Please take a look at this discussion: Theme Bridge.

In brief, some of the advantages are:

  • You don’t need your admin pages to be on a different domain from your public facing site
  • Content editors can preview their posts
  • The admin bar is visible to logged-in users

However, there are disadvantages too:

  • there is more routing involved…
  • …so you need to use a cache plugin or your public facing site will be very slow

So If performance is more concerned than we can use current stack. correct?

Hi @mosamlife

Our current recommendation is the ‘Direct to Frontity’ installation.

https://docs.frontity.org/installation-and-deploy/possible-architectures#direct-to-frontity

Great conversation here guys :slight_smile:

Yes, the Theme Bridge is not available yet, only a proof of concept.


I’d like to take this opportunity to outline some facts about the performance of WordPress, Frontity and other similar JS frameworks.

I have noticed that a lot of times the term performance is used to refer to server response time (SRT) and that is not correct, so I think it’s necessary to understand the difference.

The SRT is the amount of time it takes for the browser to receive a response, usually the HTML.

If you generate a LightHouse report, you will get a performance score, measuring this (as of v6 of LH):

  • First Contentful Paint: 15%
    SRT has some importance here, but it’s not the only fact.
  • Speed Index: 15%
    SRT doesn’t have any importance here
  • Largest Contentful Paint: 25%
    SRT doesn’t have any importance here
  • Time to Interactive: 15%
    SRT doesn’t have any importance here
  • Total Blocking Time: 25%
    SRT doesn’t have any importance here
  • Cumulative Layout Shift: 5%
    SRT doesn’t have any importance here

You can read more about all these metrics here: https://web.dev/performance-scoring/ (the docs of LH are actually pretty good).

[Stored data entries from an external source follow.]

--- config.mk ---
export PLATFORM = sky130hd
export DESIGN_NAME = fetch_unit_flat
export DESIGN_NICKNAME = d
export VERILOG_FILES = /design/src/rtl/fetch_unit_if.sv /design/src/rtl/fetch_unit.sv /design/src/flat_wrapper.sv
export SDC_FILE = /design/constraint.sdc
export NUM_CORES = 1
export LEC_CHECK = 0
export ABC_CLOCK_PERIOD_IN_PS = 1500
export BUFFER_PORTS_ARGS = -buffer_cell sky130_fd_sc_hd__buf_2
export CAP_MARGIN = 20
export CORE_UTILIZATION = 40
export CTS_CLUSTER_DIAMETER = 50
export DETAILED_ROUTE_END_ITERATION = 8
export GPL_ROUTABILITY_DRIVEN = 0
export GPL_TIMING_DRIVEN = 0
export MAX_ROUTING_LAYER = met4
export PLACE_DENSITY = 0.75
export SYNTH_ARGS = -nofsm -noshare
export SYNTH_HDL_FRONTEND = slang
export SYNTH_SLANG_ARGS = --single-unit
--- constraint.sdc ---
create_clock -name clk -period 1.5 [get_ports clk]
set_input_delay 0.15 -clock clk [delete_from_list [all_inputs] [get_ports clk]]
set_output_delay 0.15 -clock clk [all_outputs]
set_load 0.1 [all_outputs]
--- src/rtl/fetch_unit_if.sv ---
// rtl/fetch_unit_if.sv - instruction-memory read port between fetch_unit and memory
interface fetch_unit_if #(
  parameter int WORD_SIZE = 16
);
  logic                 i_readM;
  logic [WORD_SIZE-1:0] i_address;
  logic [WORD_SIZE-1:0] i_data;
  logic                 i_ready;

  modport master (output i_readM, output i_address, input i_data, input i_ready);
  modport slave  (input i_readM, input i_address, output i_data, output i_ready);
endinterface

--- src/rtl/fetch_unit.sv ---
// rtl/fetch_unit.sv - PC owner, instruction-memory requester, IF/ID register with one-entry skid buffer
module fetch_unit #(
  parameter int                   WORD_SIZE = 16,
  parameter logic [WORD_SIZE-1:0] RESET_PC  = '0
) (
  input  logic                 clk,
  input  logic                 reset_n,
  fetch_unit_if.master         imem,
  input  logic                 bus_granted,
  input  logic                 stall,
  input  logic                 redirect,
  input  logic [WORD_SIZE-1:0] redirect_pc,
  output logic [WORD_SIZE-1:0] instr_out,
  output logic [WORD_SIZE-1:0] pc_out,
  output logic [WORD_SIZE-1:0] pc_plus1_out,
  output logic                 instr_valid
);

  typedef enum logic {S_REQ, S_BUF} state_t;

  localparam logic [WORD_SIZE-1:0] ONE = {{(WORD_SIZE-1){1'b0}}, 1'b1};

  state_t               state_q, state_d;
  logic [WORD_SIZE-1:0] pc_q, pc_d;
  logic [WORD_SIZE-1:0] buf_instr_q, buf_instr_d;
  logic [WORD_SIZE-1:0] buf_pc_q, buf_pc_d;
  logic [WORD_SIZE-1:0] instr_q, instr_d;
  logic [WORD_SIZE-1:0] pc_out_q, pc_out_d;
  logic [WORD_SIZE-1:0] pc_p1_q, pc_p1_d;
  logic                 valid_q, valid_d;

  logic                 read_req;
  logic                 accept;
  logic [WORD_SIZE-1:0] pc_inc;
  logic [WORD_SIZE-1:0] buf_pc_inc;

  assign read_req       = reset_n && (state_q == S_REQ) && !bus_granted;
  assign accept         = read_req && imem.i_ready;
  assign pc_inc         = pc_q + ONE;
  assign buf_pc_inc     = buf_pc_q + ONE;

  assign imem.i_readM   = read_req;
  assign imem.i_address = pc_q;

  assign instr_out      = instr_q;
  assign pc_out         = pc_out_q;
  assign pc_plus1_out   = pc_p1_q;
  assign instr_valid    = valid_q;

  always_comb begin
    state_d     = state_q;
    pc_d        = pc_q;
    buf_instr_d = buf_instr_q;
    buf_pc_d    = buf_pc_q;
    instr_d     = instr_q;
    pc_out_d    = pc_out_q;
    pc_p1_d     = pc_p1_q;
    valid_d     = valid_q;

    // A redirect wins over any word returned this cycle and flushes the skid buffer.
    if (redirect) begin
      pc_d    = redirect_pc;
      state_d = S_REQ;
      valid_d = 1'b0;
    end else begin
      unique case (state_q)
        S_REQ: begin
          if (accept) begin
            pc_d = pc_inc;
            if (!stall) begin
              instr_d  = imem.i_data;
              pc_out_d = pc_q;
              pc_p1_d  = pc_inc;
              valid_d  = 1'b1;
            end else begin
              buf_instr_d = imem.i_data;
              buf_pc_d    = pc_q;
              state_d     = S_BUF;
            end
          end else if (!stall) begin
            valid_d = 1'b0;
          end
        end
        S_BUF: begin
          if (!stall) begin
            instr_d  = buf_instr_q;
            pc_out_d = buf_pc_q;
            pc_p1_d  = buf_pc_inc;
            valid_d  = 1'b1;
            state_d  = S_REQ;
          end
        end
        default: state_d = S_REQ;
      endcase
    end
  end

  always_ff @(posedge clk) begin
    if (!reset_n) begin
      state_q     <= S_REQ;
      pc_q        <= RESET_PC;
      buf_instr_q <= '0;
      buf_pc_q    <= '0;
      instr_q     <= '0;
      pc_out_q    <= '0;
      pc_p1_q     <= '0;
      valid_q     <= 1'b0;
    end else begin
      state_q     <= state_d;
      pc_q        <= pc_d;
      buf_instr_q <= buf_instr_d;
      buf_pc_q    <= buf_pc_d;
      instr_q     <= instr_d;
      pc_out_q    <= pc_out_d;
      pc_p1_q     <= pc_p1_d;
      valid_q     <= valid_d;
    end
  end

endmodule
--- src/flat_wrapper.sv ---
// flat-port wrapper written by rule: the top's interface ports become plain ports
module fetch_unit_flat 
#(
  parameter int                   WORD_SIZE = 16,
  parameter logic [WORD_SIZE-1:0] RESET_PC  = '0
)
  (clk, reset_n, bus_granted, stall, redirect, redirect_pc, instr_out, pc_out, pc_plus1_out, instr_valid, imem_i_readM, imem_i_address, imem_i_data, imem_i_ready);
  fetch_unit_if #(.WORD_SIZE(WORD_SIZE)) imem_i ();
  input  logic clk;
  input  logic reset_n;
  input  logic bus_granted;
  input  logic stall;
  input  logic redirect;
  input  logic [WORD_SIZE-1:0] redirect_pc;
  output logic [WORD_SIZE-1:0] instr_out;
  output logic [WORD_SIZE-1:0] pc_out;
  output logic [WORD_SIZE-1:0] pc_plus1_out;
  output logic instr_valid;
  output wire logic [$bits(imem_i.i_readM)-1:0] imem_i_readM;
  output wire logic [$bits(imem_i.i_address)-1:0] imem_i_address;
  input wire logic [$bits(imem_i.i_data)-1:0] imem_i_data;
  input wire logic [$bits(imem_i.i_ready)-1:0] imem_i_ready;
  assign imem_i_readM = imem_i.i_readM;
  assign imem_i_address = imem_i.i_address;
  assign imem_i.i_data = imem_i_data;
  assign imem_i.i_ready = imem_i_ready;
  fetch_unit #(.WORD_SIZE(WORD_SIZE), .RESET_PC(RESET_PC)) u_core (.clk(clk), .reset_n(reset_n), .imem(imem_i), .bus_granted(bus_granted), .stall(stall), .redirect(redirect), .redirect_pc(redirect_pc), .instr_out(instr_out), .pc_out(pc_out), .pc_plus1_out(pc_plus1_out), .instr_valid(instr_valid));
endmodule
Word-level counts from Yosys, hierarchy flattened. Index checks and enable logic that the tools add are counted. Widths: inputs -> output; s select.

Add/subtract/negate cells: 2. Multipliers: 0. Div/mod/pow operators: 0. Order comparisons: 0. Eq/ne operators: 5. Shifts and indexed selects: 0. Muxes and demuxes: 22. Bitwise logic cells: 3. Reductions and logical operators: 9.

Operators with widths (count): $mux 16 (12); $pmux 16 s2 (3); $add 16x1->16 const B (2); $reduce_and 4->1 (2); $ne 2x2->1 const B (3); $mux 1 (5); $pmux 1 s2 (2); $logic_and 1x1->1 (3); $ne 3x2->1 const B (1); $not 1->1 (3); $ne 2x1->1 const B (1); $reduce_and 2->1 (1); $reduce_bool 2->1 (1); $reduce_or 2->1 (1); $logic_not 1->1 (1).

Bits in registers: 98. Latch bits: 0. RAM bits: 0. Memory bits (read-only): 0. Output and inout bits: 66. Memories: 0.

Depth between registers and ports, before layout. Gate-level depths: netlist of run 1.

Depth after elaboration: 7. Depth in mapped cells: 7.

Worst setup path after synthesis of run 1. OpenSTA, ideal clock, no wires.

Path type: register to register. From: register u_core.pc_q[4] (netlist: u_core.imem.i_address[4]). To: register u_core.pc_q[15] (netlist: u_core.imem.i_address[15]). Setup time: 0.116 ns. Arrival time: 2.418 ns. Slack: -1.035 ns. Cell stages (with the launch flop): 7. Path buffers: 1. Clock period less this slack: 2.535 ns. Path through: dfxtp_1 > buf_6 > nand3_2 > or3_4 > or3_1 > xnor2_1 > o211a_1.

Longest elaborated chain between the ends: 4.

Ends and longest elaborated chain: start, declared (RTL line fetch_unit.sv:24) `logic [WORD_SIZE-1:0] pc_q, pc_d;`; start signal, assigned (RTL line fetch_unit.sv:110) `pc_q <= pc_d;`; $add 16x1->16 (RTL line fetch_unit.sv:39) `assign pc_inc = pc_q + ONE;`; $mux 16 (RTL line fetch_unit.sv:68) `if (accept) begin`; $mux 16 (RTL line fetch_unit.sv:66) `unique case (state_q)`; $mux 16 (RTL line fetch_unit.sv:61) `if (redirect) begin`.

Every way passes these cells. The select of a mux whose other input is x is not followed. A chain may end at the register's enable or synchronous reset.

Worst setup path after layout of run 1.
From: register u_core.state_q. To: register u_core.buf_pc_q[4].

Longest elaborated chain between the ends: 5.

Ends and longest elaborated chain: start, declared (RTL line fetch_unit.sv:23) `state_t state_q, state_d;`; start signal, assigned (RTL line fetch_unit.sv:109) `state_q <= state_d;`; $not 1->1 (*) (RTL line fetch_unit.sv:37) `assign read_req = reset_n && (state_q == S_REQ) && !bus_granted;`; $logic_and 1x1->1 (2 in a row) (RTL line fetch_unit.sv:37); $logic_and 1x1->1 (RTL line fetch_unit.sv:38) `assign accept = read_req && imem.i_ready;`; $reduce_and 4->1 (no line) (*); end signal, assigned (RTL line fetch_unit.sv:112) `buf_pc_q <= buf_pc_d;`; end, declared (RTL line fetch_unit.sv:26) `logic [WORD_SIZE-1:0] buf_pc_q, buf_pc_d;`.

Every way passes the cells marked *; elsewhere a longest branch is shown, timed or not.

==> results of run 1 <==
flip-flops by register name (all words and copies together), names as in the netlist:
name / flops
u_core.imem.i_address: 16
u_core.instr_valid: 1
u_core.pc_plus1_out: 16
u_core.state_q: 1
u_core.instr_out: 16
u_core.pc_out: 16
u_core.buf_pc_q: 16
u_core.buf_instr_q: 16
critical path, cell delays in order, from the launching register on:
cell      delay, ps
dfxtp_2         360
and4bb_1        280
buf_6           120
and3_1          200
buf_6           190
buf_8           130
nand2_1          80
a21boi_0        210
through the flow:
step,setup slack [ps],utilization
after floorplan,-480,-
after detailed placement,-401,0.485
final,-162,0.586
after global routing,-187,0.586
after global placement,-335,0.485
after CTS,-117,0.543
cells in the final DEF, fill, tap and decap left out, types with 16 or more instances in the layout:
cell,synthesis,routed
nand2_1,120,119
dfxtp_1,98,72
xnor2_1,17,16
o211a_1,34,34
buf_2,17,105
xor2_1,22,22
mux2i_1,42,42
nand3_1,26,17
buf_4,0,43
a21boi_1,20,22
dfxtp_4,0,19
cell type report:
| type | count | area, um^2 |
|---|---|---|
| Timing Repair Buffer | 157 | 1030 |
| Multi-Input combinational cell | 410 | 2990 |
| Buffer | 37 | 233 |
| Fill cell | 973 | 4810 |
| Clock buffer | 9 | 225 |
| Clock inverter | 7 | 67.6 |
| Sequential cell | 98 | 2040 |
| Tap cell | 143 | 179 |
| Inverter | 7 | 33.8 |
what timing repair did:
item,in CTS,in global routing
setup buffers,28,23
endpoints found under the hold margin,0,0
setup endpoints to repair,89,83
resized for setup,65,91
pin swaps,7,34
cloned,1,3
path summary, 6_finish.rpt:
check | startpoint | endpoint | slack [ps]
worst min-delay path | imem_i_data[2] | u_core.buf_instr_q[2] | 50
worst min register to register | u_core.buf_instr_q[3] | u_core.buf_instr_q[3] | 460
worst max-delay path | u_core.state_q | u_core.buf_pc_q[4] | -160
worst max register to register | u_core.state_q | u_core.buf_pc_q[4] | -160
logic make-up after synthesis:
kind of cell,synth area share
AND/OR/NAND/NOR,0.203
AO/OA/AOI/OAI,0.178
flip-flops,0.406
buffers and inverters,0.0497
multiplexers,0.0870
XOR/XNOR,0.0707
adder cells (fa/ha/maj),0.00518
layer usage:
| layer | global-route usage | share of wire |
|---|---|---|
| met5 | - | 0 |
| met4 | 0.108 | 0.032 |
| met3 | 0.0512 | 0.071 |
| met2 | 0.413 | 0.51 |
| met1 | 0.275 | 0.39 |
power by group through the flow:
| stage | clock network [mW] | registers (mW) | logic (mW) |
|---|---|---|---|
| detailed placement | 0 | 2.77 | 0.906 |
| global route | 2.46 | 2.72 | 1.08 |
| floorplan | 0 | 3.15 | 0.309 |
| finish | 2.30 | 2.72 | 1.04 |
| CTS | 2.34 | 2.72 | 0.950 |
| global placement | 0 | 2.77 | 0.895 |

First Contentful Paint is the only metric affected by SRT and it works more or less like this:

As you can see, having a good SRT is important, but it’s not the only factor.

Frontity bundles everything together in the initial HTML to avoid the additional requests. It works more like this:

Frontity also applies other optimizations apart from that, but I guess that is the most important for this metric.

That doesn’t mean you need a good SRT, you do.

So now, what is a good SRT?

LightHouse docs say it will fail if it is higher than 600ms:

This audit fails when the browser waits more than 600 ms for the server to respond to the main document request.

In CMS’s like WordPress we are dealing with static content (the content is the same for all the visitors), so the best to improve the SRT is by using a cache.

There are three types of cache from slower to faster (bear with me):

  • WordPress cache plugins.
  • Server cache, like varnish.
  • CDN.

A non-cached WordPress request works like this:

WordPress (without cache)

But when you introduce a cache, the subsequent requests are much faster:

WordPress (with cache)

So if you use a cache, then the SRT of WordPress is not relevant anymore. And that is the reason that WordPress is rather slow, but still so popular among big publishers.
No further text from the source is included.